Mitochondria-specific nano-emulsified therapy for myocardial protection against doxorubicin-induced cardiotoxicity

Abstract

The quinonoid anthracycline, doxorubicin (Adriamycin), is a widely used potent antineoplastic agent, showing the broadest spectrum of antineoplastic activity against various types of solid carcinomas, hematological malignancies, and soft tissue sarcomas. Unfortunately, the clinical use of doxorubicin is associated with cumulative dose-limiting cardiac toxicity, manifested as cardiomyopathy and congestive heart failure, in which mitochondrial damage is primarily implicated. Free radical formation at and inside mitochondria, in particular the rise of reactive oxygen species (ROS), has long been hypothesized as the common mechanism by which doxorubicin causes this severe cardiotoxicity.

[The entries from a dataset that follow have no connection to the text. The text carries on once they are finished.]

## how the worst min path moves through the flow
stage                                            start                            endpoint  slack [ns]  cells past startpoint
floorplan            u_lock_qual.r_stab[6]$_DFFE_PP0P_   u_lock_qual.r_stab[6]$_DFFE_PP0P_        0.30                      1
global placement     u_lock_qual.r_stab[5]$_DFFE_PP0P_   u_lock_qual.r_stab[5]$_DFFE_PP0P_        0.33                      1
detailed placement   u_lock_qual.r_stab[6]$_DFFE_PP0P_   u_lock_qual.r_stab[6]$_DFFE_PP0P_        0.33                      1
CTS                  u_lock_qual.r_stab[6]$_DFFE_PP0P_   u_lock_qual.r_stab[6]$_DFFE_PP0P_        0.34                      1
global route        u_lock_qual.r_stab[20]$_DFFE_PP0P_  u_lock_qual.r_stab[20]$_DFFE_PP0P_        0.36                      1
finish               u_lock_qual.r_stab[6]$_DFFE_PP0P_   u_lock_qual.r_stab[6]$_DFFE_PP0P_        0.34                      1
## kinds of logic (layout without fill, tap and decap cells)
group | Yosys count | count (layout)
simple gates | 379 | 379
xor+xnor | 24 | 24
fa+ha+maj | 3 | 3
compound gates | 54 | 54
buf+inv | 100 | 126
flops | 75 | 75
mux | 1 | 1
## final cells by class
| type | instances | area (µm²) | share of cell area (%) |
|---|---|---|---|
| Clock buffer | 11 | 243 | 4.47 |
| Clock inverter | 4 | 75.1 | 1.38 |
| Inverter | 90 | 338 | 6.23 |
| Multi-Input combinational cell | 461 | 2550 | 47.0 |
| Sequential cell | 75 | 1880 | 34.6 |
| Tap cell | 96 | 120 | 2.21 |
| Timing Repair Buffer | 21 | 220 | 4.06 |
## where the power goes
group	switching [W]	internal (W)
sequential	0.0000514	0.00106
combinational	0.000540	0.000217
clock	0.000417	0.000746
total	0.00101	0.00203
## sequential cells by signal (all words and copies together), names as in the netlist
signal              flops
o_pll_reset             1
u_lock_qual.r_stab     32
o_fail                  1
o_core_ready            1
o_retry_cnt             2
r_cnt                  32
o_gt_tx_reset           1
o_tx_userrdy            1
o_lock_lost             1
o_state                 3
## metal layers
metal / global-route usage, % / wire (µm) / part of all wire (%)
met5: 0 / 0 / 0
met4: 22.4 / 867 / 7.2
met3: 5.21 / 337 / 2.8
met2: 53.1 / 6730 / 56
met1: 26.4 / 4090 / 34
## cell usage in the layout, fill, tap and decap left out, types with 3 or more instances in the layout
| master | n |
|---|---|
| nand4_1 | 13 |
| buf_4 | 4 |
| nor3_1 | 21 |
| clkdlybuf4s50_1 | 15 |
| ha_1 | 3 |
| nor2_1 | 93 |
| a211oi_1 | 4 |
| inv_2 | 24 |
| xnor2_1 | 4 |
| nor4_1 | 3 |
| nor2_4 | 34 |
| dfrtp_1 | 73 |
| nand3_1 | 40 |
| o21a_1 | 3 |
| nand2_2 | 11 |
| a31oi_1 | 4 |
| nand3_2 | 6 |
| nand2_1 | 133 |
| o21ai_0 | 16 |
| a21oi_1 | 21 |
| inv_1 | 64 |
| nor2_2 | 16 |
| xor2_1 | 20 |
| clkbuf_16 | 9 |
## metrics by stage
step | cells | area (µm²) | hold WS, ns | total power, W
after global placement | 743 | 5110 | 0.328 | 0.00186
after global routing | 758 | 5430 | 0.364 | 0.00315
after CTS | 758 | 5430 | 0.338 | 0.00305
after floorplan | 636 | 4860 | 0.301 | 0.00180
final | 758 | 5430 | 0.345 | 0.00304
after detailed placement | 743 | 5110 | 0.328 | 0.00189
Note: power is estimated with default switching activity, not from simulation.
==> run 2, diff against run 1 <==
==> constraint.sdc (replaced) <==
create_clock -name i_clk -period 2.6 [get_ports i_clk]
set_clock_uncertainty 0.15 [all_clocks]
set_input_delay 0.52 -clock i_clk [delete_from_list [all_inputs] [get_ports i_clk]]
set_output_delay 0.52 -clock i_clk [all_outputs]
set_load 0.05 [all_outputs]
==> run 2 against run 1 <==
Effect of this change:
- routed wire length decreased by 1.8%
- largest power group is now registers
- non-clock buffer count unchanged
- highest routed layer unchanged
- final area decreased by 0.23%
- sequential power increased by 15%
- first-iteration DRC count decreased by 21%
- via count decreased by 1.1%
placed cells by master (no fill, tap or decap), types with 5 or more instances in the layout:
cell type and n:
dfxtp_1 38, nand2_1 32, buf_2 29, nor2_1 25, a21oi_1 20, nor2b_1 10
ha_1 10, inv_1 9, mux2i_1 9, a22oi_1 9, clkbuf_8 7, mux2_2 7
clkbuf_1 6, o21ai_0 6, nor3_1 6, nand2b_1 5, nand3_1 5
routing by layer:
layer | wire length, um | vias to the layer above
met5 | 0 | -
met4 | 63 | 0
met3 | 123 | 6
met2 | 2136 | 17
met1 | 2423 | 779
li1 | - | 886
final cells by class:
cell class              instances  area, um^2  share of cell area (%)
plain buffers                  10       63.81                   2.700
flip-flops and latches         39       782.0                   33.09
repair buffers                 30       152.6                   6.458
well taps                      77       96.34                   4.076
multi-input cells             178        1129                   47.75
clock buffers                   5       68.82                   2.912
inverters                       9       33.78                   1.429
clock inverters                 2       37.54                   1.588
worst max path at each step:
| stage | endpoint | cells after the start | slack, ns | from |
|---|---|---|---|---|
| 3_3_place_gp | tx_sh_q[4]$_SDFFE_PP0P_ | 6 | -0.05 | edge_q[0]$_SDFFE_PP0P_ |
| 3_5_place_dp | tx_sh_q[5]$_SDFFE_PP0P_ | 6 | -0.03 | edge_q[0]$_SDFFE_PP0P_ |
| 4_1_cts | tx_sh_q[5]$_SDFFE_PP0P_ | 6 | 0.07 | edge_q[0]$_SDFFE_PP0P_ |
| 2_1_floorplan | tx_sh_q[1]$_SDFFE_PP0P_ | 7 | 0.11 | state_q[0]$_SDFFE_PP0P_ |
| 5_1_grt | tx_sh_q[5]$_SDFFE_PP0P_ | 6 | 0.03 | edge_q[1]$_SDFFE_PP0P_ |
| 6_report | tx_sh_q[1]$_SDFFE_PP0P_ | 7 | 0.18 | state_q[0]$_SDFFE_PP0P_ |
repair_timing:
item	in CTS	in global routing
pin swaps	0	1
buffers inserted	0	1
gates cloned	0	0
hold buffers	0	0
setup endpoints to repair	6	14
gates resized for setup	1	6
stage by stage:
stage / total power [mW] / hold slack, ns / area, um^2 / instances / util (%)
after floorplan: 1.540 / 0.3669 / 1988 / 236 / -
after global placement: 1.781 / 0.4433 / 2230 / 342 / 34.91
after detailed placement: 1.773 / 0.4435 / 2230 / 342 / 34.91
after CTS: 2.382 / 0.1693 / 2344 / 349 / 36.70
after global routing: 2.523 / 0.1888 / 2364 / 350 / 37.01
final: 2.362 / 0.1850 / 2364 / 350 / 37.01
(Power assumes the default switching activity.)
`config.mk`:
```
export PLATFORM = sky130hd
export DESIGN_NAME = demux_l1_ctrl_flat
export DESIGN_NICKNAME = d
export VERILOG_FILES = /design/src/rtl/demux_l1_ctrl_pkg.sv /design/src/rtl/demux_l1_ctrl_if.sv /design/src/rtl/demux_l1_ctrl_rr_side_sel.sv /design/src/rtl/demux_l1_ctrl.sv /design/src/flat_wrapper.sv
export SDC_FILE = /design/constraint.sdc
export NUM_CORES = 1
export LEC_CHECK = 0
export CORE_ASPECT_RATIO = 2
export CORE_UTILIZATION = 46
export DETAILED_ROUTE_END_ITERATION = 10
export PLACE_DENSITY = 0.86
export SYNTH_ARGS = -nofsm -noshare
export SYNTH_HDL_FRONTEND = slang
export SYNTH_HIERARCHICAL = 1
export SYNTH_SLANG_ARGS = --single-unit
```
`constraint.sdc`:
```
create_clock -name clk -period 1.91 [get_ports clk]
set_input_delay 0.382 -clock clk [delete_from_list [all_inputs] [get_ports clk]]
set_output_delay 0.382 -clock clk [all_outputs]
set_load 0.03 [all_outputs]
```
`src/rtl/demux_l1_ctrl_pkg.sv`:
```
// Shared definitions for the demux layer-1 controller: one-hot state codes,
// default widths and the side-availability helper.
package demux_l1_ctrl_pkg;

  localparam int UMBRAL_W_DEF = 3;
  localparam int CNT_W_DEF    = 8;

  typedef enum logic [4:0] {
    ST_RESET  = 5'b00001,
    ST_INIT   = 5'b00010,
    ST_IDLE   = 5'b00100,
    ST_ACTIVE = 5'b01000,
    ST_ERROR  = 5'b10000
  } state_t;

  // Side s feeds downstream FIFOs s and s+2; it is usable only if neither is almost full.
  function automatic logic side_free(input logic [3:0] almost_full, input logic side);
    return !(almost_full[{1'b0, side}] | almost_full[{1'b1, side}]);
  endfunction

endpackage

```
`src/rtl/demux_l1_ctrl_if.sv`:
```
// Control/status bundle between the demux layer-1 controller and its environment
// (upstream FIFOs, downstream FIFOs and the demux datapath).
interface demux_l1_ctrl_if
  import demux_l1_ctrl_pkg::*;
#(
  parameter int UMBRAL_W = UMBRAL_W_DEF,
  parameter int CNT_W    = CNT_W_DEF
) ();

  logic                init;
  logic [UMBRAL_W-1:0] umbral_in;
  logic                valid_in;
  logic [3:0]          fifo_almost_full;
  logic [3:0]          fifo_empty;
  logic [3:0]          fifo_error;
  logic                pop;
  logic                selector;
  logic                valid_out;
  logic [UMBRAL_W-1:0] umbral_out;
  logic [4:0]          state;
  logic                idle;
  logic                error_out;
  logic [CNT_W-1:0]    stall_cnt;

  modport master (
    output init, umbral_in, valid_in, fifo_almost_full, fifo_empty, fifo_error,
    input  pop, selector, valid_out, umbral_out, state, idle, error_out, stall_cnt
  );

  modport slave (
    input  init, umbral_in, valid_in, fifo_almost_full, fifo_empty, fifo_error,
    output pop, selector, valid_out, umbral_out, state, idle, error_out, stall_cnt
  );

endinterface

```
`src/rtl/demux_l1_ctrl_rr_side_sel.sv`:
```
// Round-robin side chooser: prefers the side not used last, falls back to the
// other side when the preferred one is backpressured.
module rr_side_sel
  import demux_l1_ctrl_pkg::*;
(
  input  logic       clk,
  input  logic       reset,
  input  logic [3:0] almost_full,
  input  logic       take,
  output logic       choice,
  output logic       any_free
);

  logic last_sel_reg;
  logic pref;
  logic pref_free;
  logic other_free;

  assign pref       = ~last_sel_reg;
  assign pref_free  = side_free(almost_full, pref);
  assign other_free = side_free(almost_full, ~pref);
  assign choice     = pref_free ? pref : ~pref;
  assign any_free   = pref_free | other_free;

  // Reset value 1 makes the first accepted word go to side 0.
  always_ff @(posedge clk or posedge reset) begin
    if (reset) begin
      last_sel_reg <= 1'b1;
    end else if (take) begin
      last_sel_reg <= choice;
    end
  end

endmodule

```
`src/rtl/demux_l1_ctrl.sv`:
```
// Sequencing FSM for the two-lane 1:2 demux layer: pops upstream word pairs,
// steers them round-robin around backpressure, distributes the threshold, flags errors.
module demux_l1_ctrl
  import demux_l1_ctrl_pkg::*;
#(
  parameter int UMBRAL_W = UMBRAL_W_DEF,
  parameter int CNT_W    = CNT_W_DEF
) (
  input  logic              clk,
  input  logic              reset,
  demux_l1_ctrl_if.slave    bus
);

  state_t              state_reg;
  state_t              state_next;
  logic                selector_reg;
  logic                valid_out_reg;
  logic [UMBRAL_W-1:0] umbral_reg;
  logic [CNT_W-1:0]    stall_reg;
  logic                choice;
  logic                any_free;
  logic                pop;
  logic                stall_hit;
  logic                enter_init;

  rr_side_sel u_side_sel (
    .clk         (clk),
    .reset       (reset),
    .almost_full (bus.fifo_almost_full),
    .take        (pop),
    .choice      (choice),
    .any_free    (any_free)
  );

  assign pop        = (state_reg == ST_ACTIVE) & bus.valid_in & any_free;
  assign stall_hit  = (state_reg == ST_ACTIVE) & bus.valid_in & ~any_free;
  assign enter_init = (state_next == ST_INIT) & (state_reg != ST_INIT);

  // Errors override everything except leaving RESET; ERROR is left only through init.
  always_comb begin
    state_next = state_reg;
    if (state_reg == ST_RESET) begin
      state_next = ST_INIT;
    end else if (|bus.fifo_error) begin
      state_next = ST_ERROR;
    end else begin
      case (state_reg)
        ST_ERROR:  if (bus.init) state_next = ST_INIT;
        ST_INIT:   if (!bus.init) state_next = ST_IDLE;
        ST_IDLE: begin
          if (bus.init)          state_next = ST_INIT;
          else if (bus.valid_in) state_next = ST_ACTIVE;
        end
        ST_ACTIVE: begin
          if (bus.init)
            state_next = ST_INIT;
          else if (!bus.valid_in && (bus.fifo_empty == 4'b1111))
            state_next = ST_IDLE;
        end
        default:   state_next = ST_RESET;
      endcase
    end
  end

  always_ff @(posedge clk or posedge reset) begin
    if (reset) begin
      state_reg     <= ST_RESET;
      selector_reg  <= 1'b0;
      valid_out_reg <= 1'b0;
      umbral_reg    <= '0;
      stall_reg     <= '0;
    end else begin
      state_reg     <= state_next;
      valid_out_reg <= pop;
      if (pop) begin
        selector_reg <= choice;
      end
      if ((state_reg == ST_INIT) && bus.init) begin
        umbral_reg <= bus.umbral_in;
      end
      // Entering INIT clears the counter even if a stall was seen the same cycle.
      if (enter_init) begin
        stall_reg <= '0;
      end else if (stall_hit && (stall_reg != {CNT_W{1'b1}})) begin
        stall_reg <= stall_reg + 1'b1;
      end
    end
  end

  assign bus.pop        = pop;
  assign bus.selector   = selector_reg;
  assign bus.valid_out  = valid_out_reg;
  assign bus.umbral_out = umbral_reg;
  assign bus.state      = state_reg;
  assign bus.idle       = (state_reg == ST_IDLE);
  assign bus.error_out  = (state_reg == ST_ERROR);
  assign bus.stall_cnt  = stall_reg;

endmodule

```
`src/flat_wrapper.sv`:
```
// flat-port wrapper written by rule: the top's interface ports become plain ports
module demux_l1_ctrl_flat import demux_l1_ctrl_pkg::*;
#(
  parameter int UMBRAL_W = UMBRAL_W_DEF,
  parameter int CNT_W    = CNT_W_DEF
)
  (clk, reset, bus_init, bus_umbral_in, bus_valid_in, bus_fifo_almost_full, bus_fifo_empty, bus_fifo_error, bus_pop, bus_selector, bus_valid_out, bus_umbral_out, bus_state, bus_idle, bus_error_out, bus_stall_cnt);
  demux_l1_ctrl_if #(.UMBRAL_W(UMBRAL_W), .CNT_W(CNT_W)) bus_i ();
  input  logic clk;
  input  logic reset;
  input wire logic [$bits(bus_i.init)-1:0] bus_init;
  input wire logic [$bits(bus_i.umbral_in)-1:0] bus_umbral_in;
  input wire logic [$bits(bus_i.valid_in)-1:0] bus_valid_in;
  input wire logic [$bits(bus_i.fifo_almost_full)-1:0] bus_fifo_almost_full;
  input wire logic [$bits(bus_i.fifo_empty)-1:0] bus_fifo_empty;
  input wire logic [$bits(bus_i.fifo_error)-1:0] bus_fifo_error;
  output wire logic [$bits(bus_i.pop)-1:0] bus_pop;
  output wire logic [$bits(bus_i.selector)-1:0] bus_selector;
  output wire logic [$bits(bus_i.valid_out)-1:0] bus_valid_out;
  output wire logic [$bits(bus_i.umbral_out)-1:0] bus_umbral_out;
  output wire logic [$bits(bus_i.state)-1:0] bus_state;
  output wire logic [$bits(bus_i.idle)-1:0] bus_idle;
  output wire logic [$bits(bus_i.error_out)-1:0] bus_error_out;
  output wire logic [$bits(bus_i.stall_cnt)-1:0] bus_stall_cnt;
  assign bus_i.init = bus_init;
  assign bus_i.umbral_in = bus_umbral_in;
  assign bus_i.valid_in = bus_valid_in;
  assign bus_i.fifo_almost_full = bus_fifo_almost_full;
  assign bus_i.fifo_empty = bus_fifo_empty;
  assign bus_i.fifo_error = bus_fifo_error;
  assign bus_pop = bus_i.pop;
  assign bus_selector = bus_i.selector;
  assign bus_valid_out = bus_i.valid_out;
  assign bus_umbral_out = bus_i.umbral_out;
  assign bus_state = bus_i.state;
  assign bus_idle = bus_i.idle;
  assign bus_error_out = bus_i.error_out;
  assign bus_stall_cnt = bus_i.stall_cnt;
  demux_l1_ctrl #(.UMBRAL_W(UMBRAL_W), .CNT_W(CNT_W)) u_core (.clk(clk), .reset(reset), .bus(bus_i));
endmodule
```
# Word-level counts from Yosys, hierarchy flattened
# Index checks and enable logic that the tools add are counted.
[totals]
word_cells = 57
ram_bits = 0
rom_bits = 0
latchBits = 0
ff_bits = 19
output_inout_bits = 21
n_memories = 0
in_bits = 19
[op_classes]
n_addsub = 1
n_lt_le_gt_ge = 4
n_mul = 0
bitwise_logic = 9
div = 0
mux = 20
shifts = 0
reduce_logical = 8
eq_ne = 9
[ops]
columns = ["op", "n"]
rows = [
  ["$mux 5", 8],
  ["$pmux 5 s4", 1],
  ["$mux 8", 2],
  ["$eq 5x2->1 const B", 2],
  ["$mux 1", 9],
  ["$add 8x1->8 const B", 1],
  ["$ne 8x8->1 const B", 1],
  ["$lt 1x3->1 const B", 2],
  ["$lt 2x3->1 const B", 2],
  ["$eq 5x1->1 const B", 1],
  ["$eq 5x3->1 const B", 1],
  ["$eq 5x4->1 const B", 1],
  ["$eq 5x5->1 const B", 1],
  ["$ne 5x2->1 const B", 1],
  ["$and 1x1->1", 4],
  ["$eq 4x4->1 const B", 1],
  ["$reduce_or 4->1", 1],
  ["$logic_and 1x1->1", 3],
  ["$logic_not 1->1", 3],
  ["$or 1x1->1", 3],
  ["$not 1->1", 2],
  ["$reduce_bool 2->1", 1],
]

# Logic depth before layout (Yosys ltp)
[depth]
ltp_word = 11
depth_mapped = 6
ltp_nobuf = 4

# By module
# Netlist, hierarchy kept.
[modules_own_cells]
columns = ["mod", "cells_each", "instances", "seq_area_each_um2", "area_each_um2"]
rows = [
  ["demux_l1_ctrl", 127, 1, 451.7, 1207.4],
  ["rr_side_sel", 8, 1, 26.3, 73.8],
]

# Worst setup path after synthesis
# OpenSTA, ideal clock, no wires.
[synth_timing]
path_type = "register to output"
start = "register u_core.state_reg[1], in the netlist u_core/bus.state[1]"
end = "output bus_idle"
path_buffers = 1
path_slack_ns = -0.184
required_time_ns = 1.528
arrival_ns = 1.712
path_stages_with_launch = 4
path_cell_list = "dfrtp_1 -> buf_2 -> or2_2 -> nor3_1"
[synth_between]
elab_chain_len = 1
[synth_rtl]
columns = ["element", "line_no", "text"]
rows = [
  ["start, declared", "demux_l1_ctrl.sv:14", "state_t state_reg;"],
  ["start signal, assigned", "demux_l1_ctrl.sv:73", "state_reg <= state_next;"],
  ["$eq 5x3->1", "demux_l1_ctrl.sv:95", "assign bus.idle = (state_reg == ST_IDLE);"],
  ["end, declared", "flat_wrapper.sv:22", "output wire logic [$bits(bus_i.idle)-1:0] bus_idle;"],
]
# No other way between the ends.

# Worst setup path in the final report
[layout_timing]
start = "input bus_fifo_almost_full[0]"
end = "output bus_pop"
[layout_between]
elab_chain_len = 6
elab_cells_between_ends = 10
classes_between = "mux: 4; bitwise: 4; reduce/logical: 2"
[layout_rtl]
columns = ["element", "line_no", "text"]
rows = [
  ["start, declared", "flat_wrapper.sv:14", "input wire logic [$bits(bus_i.fifo_almost_full)-1:0] bus_fifo_almost_full;"],
  ["$mux 1 (not written as such) (2 in series)", "demux_l1_ctrl_pkg.sv:18", "return !(almost_full[{1'b0, side}] | almost_full[{1'b1, side}]);"],
  ["$or 1x1->1", "demux_l1_ctrl_pkg.sv:18", ""],
  ["$logic_not 1->1", "demux_l1_ctrl_pkg.sv:18", ""],
  ["$or 1x1->1 *", "demux_l1_ctrl_rr_side_sel.sv:23", "assign any_free = pref_free | other_free;"],
  ["net u_core.any_free", "demux_l1_ctrl.sv:21", "logic any_free;"],
  ["$and 1x1->1 *", "demux_l1_ctrl.sv:35", "assign pop = (state_reg == ST_ACTIVE) & bus.valid_in & any_free;"],
  ["end, declared", "flat_wrapper.sv:17", "output wire logic [$bits(bus_i.pop)-1:0] bus_pop;"],
]
# The timed path passes the listed nets; every way through them passes the cells marked *. The select of a mux whose other input is x is not followed.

Concomitant with newly gained insights into the central role of mitochondria in programmed cell death (apoptosis), irreversible destabilization of mitochondrial membrane permeability transition (mMPT), and disruption of mitochondrial Ca2+ homeostasis have been strongly implicated in triggering myocardial apoptosis, due to accumulated doxorubicin dosing. Hence, our current protocols show the development of mitochondria-targeted nanoemulsions (NEs), based on previous work using nano-vesicle surface modification with mitochondriotropic triphenylphosphonium (TPP) ligands, which have successfully been demonstrated to target drug and DNA-loaded liposomes to mitochondria in living mammalian cells. Our mitochondria-specific TPP-coated therapeutic NEs are prepared using tocopherol oxygen scavengers and are highly loaded with mitochondria-stabilizing therapeutics, namely, cyclosporine A (CsA). Our targeted nano-formulation, proposed as injectable adjuvant therapy, is capable of reaching target affected mitochondria in sufficient therapeutic concentration, in order to revert or at least limit oxidative and non-oxidative doxorubicin-induced mitochondrial damage, manifested in affected cardiac muscle tissues, Based on several encouraging studies using in vitro model rat cardiac muscle, H9C2 cardiomyocytes, and vascular media tunica media, A10, cell cultures, our proof-of principal mitochondriotropic nano-therapy demonstrates strong potential to improve not only the cardiac safety profile, through concurrent rescue administration of targeted nano-encapsulated FDA-approved cyclosporine A (CSA), but also dosing range of the currently available potent adriamycin/doxorubicin-based chemotherapy regimens. © 2013 Springer Science+Business Media New York.